I defend my decision to stay in it for the sake of my children as long as I did, but at the end it became a disaster.

I ended up married to a man I didn't really love, with two sons by him, since I accidentally got the one, I decided that two would be best. I was determined to do my best as his wife and create a harmonious home if it killed me. My own happiness be damned. And I did a good job of it, too, although I had to work because not only did our economic situation require it, but if I didn't, he harassed me and treated me as worthless. During the times I was temporarily unemployed (brief stretches) I worked harder at home as a homemaker, than I ever did when I had a job. I was determined to make the home perfect, get the best prices on everything that had to be bought, and be the best Mom who ever lived. When my ex husband was unemployed (for longer stretches, occasionally over a year) he indulged in pot and alcohol, and played a lot of video games and yelled at everyone and didn't clean or cook or anything.

So much for a nice, wholesome nuclear family. It ended when he started getting wildly paranoid and having to carry a loaded gun around to "feel safe" in our home (from me? I don't even know.) He said his AK was his "security blanket."
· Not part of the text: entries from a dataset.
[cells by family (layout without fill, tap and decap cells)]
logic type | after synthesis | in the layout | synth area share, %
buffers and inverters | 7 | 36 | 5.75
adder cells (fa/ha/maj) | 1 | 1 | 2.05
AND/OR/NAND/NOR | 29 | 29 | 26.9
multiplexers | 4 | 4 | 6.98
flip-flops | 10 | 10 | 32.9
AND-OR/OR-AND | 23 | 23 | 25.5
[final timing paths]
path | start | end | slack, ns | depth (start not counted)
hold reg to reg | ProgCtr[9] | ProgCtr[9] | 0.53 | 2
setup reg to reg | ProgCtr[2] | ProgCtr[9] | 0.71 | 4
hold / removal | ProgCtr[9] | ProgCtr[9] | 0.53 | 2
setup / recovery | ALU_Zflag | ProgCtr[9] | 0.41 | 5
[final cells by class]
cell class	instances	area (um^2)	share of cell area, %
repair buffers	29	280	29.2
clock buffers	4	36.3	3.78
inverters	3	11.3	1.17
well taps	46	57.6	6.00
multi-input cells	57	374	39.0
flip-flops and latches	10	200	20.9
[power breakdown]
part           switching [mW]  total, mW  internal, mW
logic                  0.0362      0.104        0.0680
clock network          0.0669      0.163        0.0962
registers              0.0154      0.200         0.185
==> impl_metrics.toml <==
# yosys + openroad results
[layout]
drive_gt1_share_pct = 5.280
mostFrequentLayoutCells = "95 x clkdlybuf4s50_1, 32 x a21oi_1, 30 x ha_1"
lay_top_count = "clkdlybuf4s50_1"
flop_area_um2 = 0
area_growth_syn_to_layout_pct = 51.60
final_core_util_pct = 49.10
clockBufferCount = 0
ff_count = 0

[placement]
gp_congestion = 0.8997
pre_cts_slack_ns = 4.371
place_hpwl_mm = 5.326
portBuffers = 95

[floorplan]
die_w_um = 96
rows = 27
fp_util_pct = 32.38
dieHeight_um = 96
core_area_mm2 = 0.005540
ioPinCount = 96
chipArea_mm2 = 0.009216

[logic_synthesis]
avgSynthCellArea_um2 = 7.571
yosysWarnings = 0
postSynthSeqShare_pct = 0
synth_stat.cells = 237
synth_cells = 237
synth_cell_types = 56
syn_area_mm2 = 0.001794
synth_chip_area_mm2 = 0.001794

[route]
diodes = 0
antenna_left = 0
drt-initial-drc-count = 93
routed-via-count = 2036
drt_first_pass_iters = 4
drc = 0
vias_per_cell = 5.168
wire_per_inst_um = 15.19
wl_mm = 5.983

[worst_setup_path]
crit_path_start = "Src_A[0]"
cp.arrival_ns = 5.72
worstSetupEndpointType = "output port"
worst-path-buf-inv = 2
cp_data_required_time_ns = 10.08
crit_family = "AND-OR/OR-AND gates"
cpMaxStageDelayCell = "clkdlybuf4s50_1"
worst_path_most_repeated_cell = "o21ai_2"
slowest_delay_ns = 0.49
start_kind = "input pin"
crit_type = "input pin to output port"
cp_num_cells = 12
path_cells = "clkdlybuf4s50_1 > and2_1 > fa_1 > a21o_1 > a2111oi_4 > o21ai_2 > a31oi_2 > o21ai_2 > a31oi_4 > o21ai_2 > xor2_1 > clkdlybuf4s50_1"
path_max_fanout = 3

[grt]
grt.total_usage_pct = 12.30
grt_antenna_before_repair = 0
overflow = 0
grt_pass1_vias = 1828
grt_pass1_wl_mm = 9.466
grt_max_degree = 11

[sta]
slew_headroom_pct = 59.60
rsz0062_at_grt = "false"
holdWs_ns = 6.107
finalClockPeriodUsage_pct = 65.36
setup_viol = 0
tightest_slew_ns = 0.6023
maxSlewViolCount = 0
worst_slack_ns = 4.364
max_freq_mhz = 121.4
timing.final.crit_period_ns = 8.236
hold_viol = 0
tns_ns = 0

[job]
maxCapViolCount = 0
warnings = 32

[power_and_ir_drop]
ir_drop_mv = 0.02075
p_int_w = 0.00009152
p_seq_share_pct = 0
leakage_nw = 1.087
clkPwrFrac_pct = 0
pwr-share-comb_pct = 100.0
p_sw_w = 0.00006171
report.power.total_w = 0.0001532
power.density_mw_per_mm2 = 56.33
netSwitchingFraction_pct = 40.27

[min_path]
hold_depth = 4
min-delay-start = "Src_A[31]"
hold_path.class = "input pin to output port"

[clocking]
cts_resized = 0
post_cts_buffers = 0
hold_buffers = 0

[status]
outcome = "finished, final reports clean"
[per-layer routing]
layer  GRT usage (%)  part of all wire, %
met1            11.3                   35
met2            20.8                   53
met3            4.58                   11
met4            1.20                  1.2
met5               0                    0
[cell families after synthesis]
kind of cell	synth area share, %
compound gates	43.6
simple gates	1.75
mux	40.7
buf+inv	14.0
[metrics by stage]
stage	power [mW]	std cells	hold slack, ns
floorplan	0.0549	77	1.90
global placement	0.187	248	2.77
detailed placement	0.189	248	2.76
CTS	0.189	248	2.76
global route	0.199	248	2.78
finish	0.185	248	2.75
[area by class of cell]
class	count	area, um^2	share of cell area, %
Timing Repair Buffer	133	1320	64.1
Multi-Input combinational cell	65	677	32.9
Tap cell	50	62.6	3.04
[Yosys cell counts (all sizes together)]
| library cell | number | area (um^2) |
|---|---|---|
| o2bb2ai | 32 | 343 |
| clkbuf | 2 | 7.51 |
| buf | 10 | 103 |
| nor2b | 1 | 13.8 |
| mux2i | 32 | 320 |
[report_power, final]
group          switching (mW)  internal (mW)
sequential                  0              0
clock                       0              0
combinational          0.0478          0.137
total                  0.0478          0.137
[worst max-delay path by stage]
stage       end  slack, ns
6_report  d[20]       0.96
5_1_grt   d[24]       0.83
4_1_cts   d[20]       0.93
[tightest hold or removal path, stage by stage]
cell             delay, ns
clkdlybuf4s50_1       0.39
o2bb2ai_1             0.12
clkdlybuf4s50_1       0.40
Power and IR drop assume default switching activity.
$ cat flow/config.mk
export PLATFORM = sky130hd
export DESIGN_NAME = debounce
export DESIGN_NICKNAME = debounce
export VERILOG_FILES = /design/flow/design.v
export SDC_FILE = /design/flow/constraint.sdc
export NUM_CORES = 4
export LEC_CHECK = 1
export CORE_AREA = 10 10 96 96
export DIE_AREA = 0 0 106 106
$ cat flow/constraint.sdc
current_design debounce

set clk_period 2.9
set clk_io_pct 0.2

create_clock -name clk0 -period $clk_period [get_ports {clk}]

set non_clock_inputs [all_inputs -no_clocks]
set_input_delay [expr $clk_period * $clk_io_pct] -clock clk0 $non_clock_inputs
set_output_delay [expr $clk_period * $clk_io_pct] -clock clk0 [all_outputs]
$ cat flow/design.v
module debounce (
  input wire clk,       
  input wire btn_in,     
  output reg btn_out    
);
parameter DEBOUNCE_LIMIT = 250000; 
reg [17:0] count = 0;   
reg btn_state = 0;
always @(posedge clk) begin
  if (btn_in != btn_state) begin
    count <= count + 1;
    if (count >= DEBOUNCE_LIMIT) begin
      btn_state <= btn_in;
      btn_out <= btn_in;
      count <= 0;
    end
  end else begin
    count <= 0;
  end
end
endmodule
$ cat flow/run.sh
#!/bin/bash
# OpenROAD 26Q1-2900-gdf79404cd8, Yosys 0.63+post, stock flow scripts
make -C /OpenROAD-flow-scripts/flow DESIGN_CONFIG=/design/flow/config.mk WORK_HOME=/design/flow/orfs finish
==> results.txt <==
yosys + openroad results -> Seq cells post-synth=20, max-slew violations=0, filler instances=821, first-pass GRT wire length=2830 um, multi-input logic area=444 sq um, largest area contributor in the netlist=dfxtp_1, die span in x=106 um, GRT met2 Usage=4.46%, Leakage Power=0.000315 uW, cell total in the yosys stat output=105, Tot Pwr=506 uW, vias=691, top cells by count=nor2_1 (21), dfxtp_1 (18), xnor2_1 (12), DR vias/cell=3.34, hold buffer count at CTS=0, Synth Area per Inst=8.71 sq um, met1 Track Usage GR=3.69%, Residual DRC=0, critical path endpoint category=flip-flop, clock share of power=40.4%, Post-CTS Resized=0, Max Buffers Root-to-Sink=2, Final min period=1.85 ns, mux share=0%, RSZ-0062 raised after global routing=no, WP data required=3.09 ns, Simple-Gate Area Share=25.6%, EDFF count, synth=2, Init Core Util=12.7%, unique cell type count in the Yosys netlist=26, met3 GRT Util=1.53%, drt wl/cell=7.55 um, YS warnings=1, Worst Max-Slew Pin Slew=0.534 ns, Die Area=11200 sq um, Final setup viols=0, starting DRC count in detailed routing=34, Worst Path Arrival=2.04 ns, H-tree levels=1, core footprint=7210 sq um, clock latency at the later pin of the worst-skew pair=0.25 ns, CTS tree=built, Port Buffers=2, yosys xor share=13.4%, initial antenna violation count=0, Largest type area fraction=39.4%, Final ANT Viol Nets=0, internal power=409 uW, Synth Flop Type=dfxtp_1, top comb family, area=simple AND/OR/NAND/NOR gates, fmax=0.539 GHz, Post-synth ARST share=0%, clock sink count=20, GR Overflow Total=0, layout cells sized above 1=6.48%, diode count=0, switching share of total power=19.1%, Post CTS Setup Buffer Count=0, Gate power share=3.0%, Max-Cap Viols=0, hpwl dp=1130 um, cell with the most instances after synthesis=nor2_1, CP Class=flip-flop to flip-flop, adder share=2.74%, Flop pwr share=56.7%, final wirelength=1560 um, vias in the first global route=676, chip area in the Yosys report=915 sq um, Final Hold Fails=0, Largest cells by area=dfxtp_1 (39%), xnor2_1 (11%), nor2_1 (8.6%), edfxtp_1 (6.6%), nor4_1 (4.1%), area growth from synthesis to layout=20.0%, largest net degree at the start of global routing=19, Cell Area, Synth=915 sq um, clk_skew=0.00278 ns, root buffer cell=clkbuf_8, worst IR drop on VDD=222 uV, Synth Seq Share=46.0%, crit start category=flip-flop, Reg area=420 sq um, Post-Synth AOI/OAI Area=6.84%, Top Usage Layer GRT=met2, tool warning count=27, setup ws final=1.05 ns, worst min path class=flip-flop to flip-flop, Crit Path Max Fanout=6, Chip Height=106 um, status=complete, no violations, GPL Wtd Cong=0.836, row cnt=31, Psw=96.9 uW, Rel. slew slack=64.0%, GR Util All Layers=2.91%, P per Cell Area=461 nW/um^2, cell count after synthesis=105, io pins=3, pre-CTS WS=1.04 ns, clock slew at reported path FFs=0.07 ns, Final TNS setup=0 ns, drt first pass iters=4, total CTS buffers=3, cycle use final=63.9%
===== ./run.sh =====
#!/bin/bash
# OpenROAD 26Q1-2900-gdf79404cd8, Yosys 0.63+post, stock flow scripts
make -C /OpenROAD-flow-scripts/flow DESIGN_CONFIG=/design/flow/config.mk WORK_HOME=/design/flow/orfs finish

===== ./config.mk =====
export PLATFORM = sky130hd
export DESIGN_NAME = Act2_RPCalculator
export DESIGN_NICKNAME = Act2_RPCalculator
export VERILOG_FILES = /design/flow/design.v
export SDC_FILE = /design/flow/constraint.sdc
export NUM_CORES = 4
export LEC_CHECK = 1
export CORE_UTILIZATION = 40
export SYNTH_HDL_FRONTEND = slang

===== ./constraint.sdc =====
current_design Act2_RPCalculator

set clk_period 7.1
set clk_io_pct 0.2

create_clock -name clk0 -period $clk_period [get_ports {clk}]

set non_clock_inputs [all_inputs -no_clocks]
set_input_delay [expr $clk_period * $clk_io_pct] -clock clk0 $non_clock_inputs
set_output_delay [expr $clk_period * $clk_io_pct] -clock clk0 [all_outputs]

===== ./design.v =====
interface arb_if(input bit clk);
    logic [1:0] grant, request;
    bit rst;
    modport TEST (
            output request, rst,
            input  grant, clk);
    modport DUT (
            input  request, rst, clk,
            output grant);
    modport MONITOR (
            input request, grant, rst, clk);
endinterface  
module ALU
    #(parameter WIDTH=8)(
        input  logic [WIDTH-1:0] A,
        input  logic [WIDTH-1:0] B,
        input  logic [1:0]       OpCode,
        output logic [WIDTH-1:0] Result,
        output logic [3:0]       Status  
    );
    logic N, Z, C, V;
    logic [WIDTH-1:0] B_neg;
    localparam ADD      = 2'd0;
    localparam SUBTRACT = 2'd1;
    localparam OR       = 2'd2;
    localparam AND      = 2'd3;
    always_comb begin
        Z = 1'b0;
        C = 1'b0;
        V = 1'b0;
        case(OpCode)
            ADD: begin
                {C, Result} = A + B;
                V = (Result[WIDTH-1] & ~A[WIDTH-1] & ~B[WIDTH-1]) | (~Result[WIDTH-1] & A[WIDTH-1] & B[WIDTH-1]);
            end
            SUBTRACT: begin
                B_neg = -B;
                {C, Result} = A + B_neg;
                V = (Result[WIDTH-1] & ~A[WIDTH-1] & B[WIDTH-1]) | (~Result[WIDTH-1] & A[WIDTH-1] & ~B[WIDTH-1]);
            end
            OR: begin
                Result = A | B;
                C = 1'b0;
            end
            AND: begin
                Result = A & B;
                C = 1'b0;
            end
            default: 
                Result = 'd0;
        endcase
        if (Result == {WIDTH{1'd0}}) Z = 1'b1;
    end
    assign N = Result[WIDTH-1];
    assign Status = {N, Z, C, V};
endmodule
module mux #(  parameter N_IN = 6, WIDTH  = 8) 
    (
        input  logic [0:N_IN-1] [WIDTH-1:0] i_d,
        input  logic [$clog2(N_IN)-1:0]     i_s,
        output logic            [WIDTH-1:0] o_y
    );
    always_comb begin
        o_y = 'd0;
        o_y = i_d[i_s];
    end
endmodule

===== flow/run.sh =====
#!/bin/bash
# OpenROAD 26Q1-2900-gdf79404cd8, Yosys 0.63+post, stock flow scripts
make -C /OpenROAD-flow-scripts/flow DESIGN_CONFIG=/design/flow/config.mk WORK_HOME=/design/flow/orfs finish

===== flow/constraint.sdc =====
current_design mux

set clk_period 2.2
set clk_io_pct 0.2

create_clock -name clk0 -period $clk_period

set non_clock_inputs [all_inputs -no_clocks]
set_input_delay [expr $clk_period * $clk_io_pct] -clock clk0 $non_clock_inputs
set_output_delay [expr $clk_period * $clk_io_pct] -clock clk0 [all_outputs]
### flow/design.v
interface arb_if(input bit clk);
    logic [1:0] grant, request;
    bit rst;
    modport TEST (
            output request, rst,
            input  grant, clk);
    modport DUT (
            input  request, rst, clk,
            output grant);
    modport MONITOR (
            input request, grant, rst, clk);
endinterface  
module ALU
    #(parameter WIDTH=8)(
        input  logic [WIDTH-1:0] A,
        input  logic [WIDTH-1:0] B,
        input  logic [1:0]       OpCode,
        output logic [WIDTH-1:0] Result,
        output logic [3:0]       Status  
    );
    logic N, Z, C, V;
    logic [WIDTH-1:0] B_neg;
    localparam ADD      = 2'd0;
    localparam SUBTRACT = 2'd1;
    localparam OR       = 2'd2;
    localparam AND      = 2'd3;
    always_comb begin
        Z = 1'b0;
        C = 1'b0;
        V = 1'b0;
        case(OpCode)
            ADD: begin
                {C, Result} = A + B;
                V = (Result[WIDTH-1] & ~A[WIDTH-1] & ~B[WIDTH-1]) | (~Result[WIDTH-1] & A[WIDTH-1] & B[WIDTH-1]);
            end
            SUBTRACT: begin
                B_neg = -B;
                {C, Result} = A + B_neg;
                V = (Result[WIDTH-1] & ~A[WIDTH-1] & B[WIDTH-1]) | (~Result[WIDTH-1] & A[WIDTH-1] & ~B[WIDTH-1]);
            end
            OR: begin
                Result = A | B;
                C = 1'b0;
            end
            AND: begin
                Result = A & B;
                C = 1'b0;
            end
            default: 
                Result = 'd0;
        endcase
        if (Result == {WIDTH{1'd0}}) Z = 1'b1;
    end
    assign N = Result[WIDTH-1];
    assign Status = {N, Z, C, V};
endmodule
--- /design/flow/run.sh ---
#!/bin/bash
# OpenROAD 26Q1-2900-gdf79404cd8, Yosys 0.63+post, stock flow scripts
make -C /OpenROAD-flow-scripts/flow DESIGN_CONFIG=/design/flow/config.mk WORK_HOME=/design/flow/orfs finish
--- /design/flow/config.mk ---
export PLATFORM = sky130hd
export DESIGN_NAME = Stage3
export DESIGN_NICKNAME = Stage3
export VERILOG_FILES = /design/flow/design.v
export SDC_FILE = /design/flow/constraint.sdc
export NUM_CORES = 4
export LEC_CHECK = 1
export CORE_UTILIZATION = 30
--- /design/flow/constraint.sdc ---
current_design Stage3

set clk_period 1.0
set clk_io_pct 0.2

create_clock -name clk0 -period $clk_period [get_ports {clk}]

set non_clock_inputs [all_inputs -no_clocks]
set_input_delay [expr $clk_period * $clk_io_pct] -clock clk0 $non_clock_inputs
set_output_delay [expr $clk_period * $clk_io_pct] -clock clk0 [all_outputs]
--- /design/flow/design.v ---
`timescale 1ns/1ns
module Stage3(clk, rst, sigI, data2, data3, data4, data5, sigO, out2, out3, out4, out5);
   input clk, rst, data2;
   input[4:0] sigI;
   input[31:0] data3, data4;
   input[4:0] data5;
   output reg[4:0] sigO;
   output reg out2;
   output reg[31:0] out3, out4;
   output reg[4:0] out5;
   always@(posedge clk, posedge rst) begin
      if(rst) begin
         sigO <= 5'b0;
         out2 <= 1'b0;
         out3 <= 32'b0;
         out4 <= 32'b0;
         out5 <= 5'b0;
      end
      else begin
         sigO <= sigI;
         out2 <= data2;
         out3 <= data3;
         out4 <= data4;
         out5 <= data5;
      end
   end
endmodule
==> results_dict.tcl <==
# yosys + openroad results
set metrics [dict create \
    synthSimpleGateAreaFrac_pct 0 \
    setup_tns_ps -14.2 \
    postCtsHoldBufs 0 \
    crit_path_end_kind "output port" \
    tightestPinTransition_ps 154 \
    drc 0 \
    yosys.area_share.adder_pct 0 \
    largest_area_cell "dfrtp_1" \
    die_area_um2 6590 \
    diodes 0 \
    core_area_um2 5990 \
    ys_top_logic_family "buffers and inverters" \
    yosys_warnings 1 \
    peakVddDrop_mv 1.19 \
    dp_hpwl_um 3240 \
    synth_top_area_share_pct 99.8 \
    start_kind "flip-flop" \
    max-slew-margin-rel_pct 89.7 \
    ctsLongestPathBuffers 2 \
    ys_cells 76 \
    fp_util_pct 31.4 \
    drt_iter0_markers 22 \
    ys_types 2 \
    die_w_um 81.2 \
    area_growth_pct 78.1 \
    power_density_nw_per_um2 1730 \
    crit_family "flip-flops" \
    top_cells_by_count "dfrtp_1 (75), inv_1 (1)" \
    antenna_found_initial 0 \
    gp_congestion 0.747 \
    cp.required_ps 800 \
    hold_viol_final 0 \
    min_path_type "primary input to flip-flop" \
    slew_violations 0 \
    ant_nets 0 \
    status "complete, but fails checks" \
    io_pins 152 \
    crit_start "out3[16]$_DFF_PP0_" \
    via_per_inst 3.86 \
    logic_gates 0 \
    hold_start "data4[23]" \
    grt_setup_unrepaired "yes" \
    drive_above_1_share_pct 37.1 \
    cp_cell_sequence "buf_2" \
    clk_pin_slew_ps 70 \
    cp_max_fo 1 \
    top_cells_by_area "dfrtp_1 (100%), inv_1 (0.20%)" \
    async_reset_ff_share_pct 100 \
    edf_count 0 \
    place_area_um2 3550 \
    die_h_um 81.2 \
    cpPeakStageDelay_ps 370 \
    grt.overflow.total 0 \
    hold-worst-slack_ps 309 \
    cap_violations 0 \
    cts_resized 228 \
    syn_area_per_cell_um2 24.7 \
    ys_sh_mux_pct 0 \
    worstSetupPathType "flip-flop to output port" \
    synth_flops 75 \
    finalSetupViolations 2 \
    firstDrtPassIters 2 \
    cts.htree.levels 3 \
    violations "negative setup slack" \
    ys_area_um2 1880 \
    xor_share_pct 0 \
    grt_max_degree 30 \
    grt_pass1_wl_um 6170 \
    cts_buffers 9 \
    portBuffers 151 \
    cts.sinks 75 \
    yosys.cell_count.top_type "dfrtp_1" \
    synth-main-ff-cell "dfrtp_1" \
    cts_tree "yes" \
    row_count 28 \
    timing.final.crit_share_pct 101 \
    setup_ws_ps -7.15 \
    cts_setup_buffers 0 \
    p_leak_uw 0.00158 \
    wl_per_cell_um 13.1 \
    fmax_mhz 993 \
    syn_area_um2 1880 \
    cts_root_buf "clkbuf_8" \
    warning_count 28 \
    vias 1234 \
    comb_area_um2 0 \
    wirelength_um 4180 \
    grt.total_usage_pct 13.3 \
    netlist_instances 76 \
    crit_slowest_cell "dfrtp_1" \
    fin_area_um2 3350 \
    grt_pass1_vias 1303 \
    ys_seq_share_pct 99.8 \
    crit_arrival_ps 810 \
    compound_area_share_pct 0 \
    path_buffers 1 \
    fin_crit_ps 1010 \
]
## layout make-up
type	count	area, um2
fillers	486	2640
flip-flops and latches	75	1880
repair buffers	154	1200
clock buffers	12	135
well taps	75	93.8
clock inverters	3	40.0
inverters	1	7.51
I had many other lovers in my life, before and to a lesser extent since that faithful stretch of 18 years. As a teenager, I slept with adult men. Never felt damaged or like a victim. Because they eventually went away, and I was well protected from pregnancy and lucky enough not to catch anything, so they were nothing but harmless fun. It was the one I stuck with (as social expectation would have it) that nearly destroyed me. After my divorce, I felt like the universe asked me, "So. Now what do you want?" And I could only reply, "I don't know...whaddya got?" And my life has been pretty amazing since.

We still talk, my ex and I. He insists that I never really loved him and I betrayed him, because his idea of a proper loving wife, is one who has to stay by your side no matter how you treat her. Once upon a time, I'd have had a lot more pressure to stay in that marriage no matter what. Now, though I stubbornly tried, at least I knew I did not have to put up with this and I could and should leave.

In a way, I think that the confusion and frustration I see is a world where some guys think they can act badly in their marriages and they run into a mess when the woman feels she doesn't have to put up with it. I know a man who "gave up on American women, because they're too headstrong" (his words) and brought an 18 year old girl here from another country. Well fast forward about 7 years, now she speaks excellent English, and got a teaching job, and he cannot (even though he tries) control everyone she talks to, and she's got it in her head that she doesn't have to put up with being treated like an adorable idiot. She has gone cold to him. And he is angry because he wants her to have a second child, and she wants to focus on her career. He feels she is violating the terms of their agreement. He thought he bought a breeding house-slave, and he got an actual human being who might just be smarter than he is, at this point. Watching from the sidelines, I do not predict a happily ever after for this couple. He approaches all of their problems, as "She just needs to understand that I'm right and she's wrong."

I look around though and it's kind of funny. I grew up thinking, "Men want this, but they also seem to want that, and it's so contradictory and confusing!" And men do the same thing, trying to figure out who they are supposed to be, and what the heck women want. And the problem is, there is no hive mind. One woman will be happy and fulfilled as a homemaker, and another will want to fly an airplane. Some people are lazy, and bad at keeping a house, some are lazy and bad at their jobs, and some are dedicated to doing their best in any role.

And I have known amazing well adjusted adults who came from broken, or even abusive, families... And I've known kids from excellent wholesome nuclear families who went on to become utter degenerates. If I had a nickel for every person I've known who went to a private Christian school and told me all about how they pretty much grew up to hate and reject everything their faith ever stood for, if I had a dime for every happily corrupted innocent I have known, I would have enough change to buy lunch. The fact is nearly every parent simply does the best they can with the tools they have, and learning that about your own parents no matter what life paths they walked, is part of growing up.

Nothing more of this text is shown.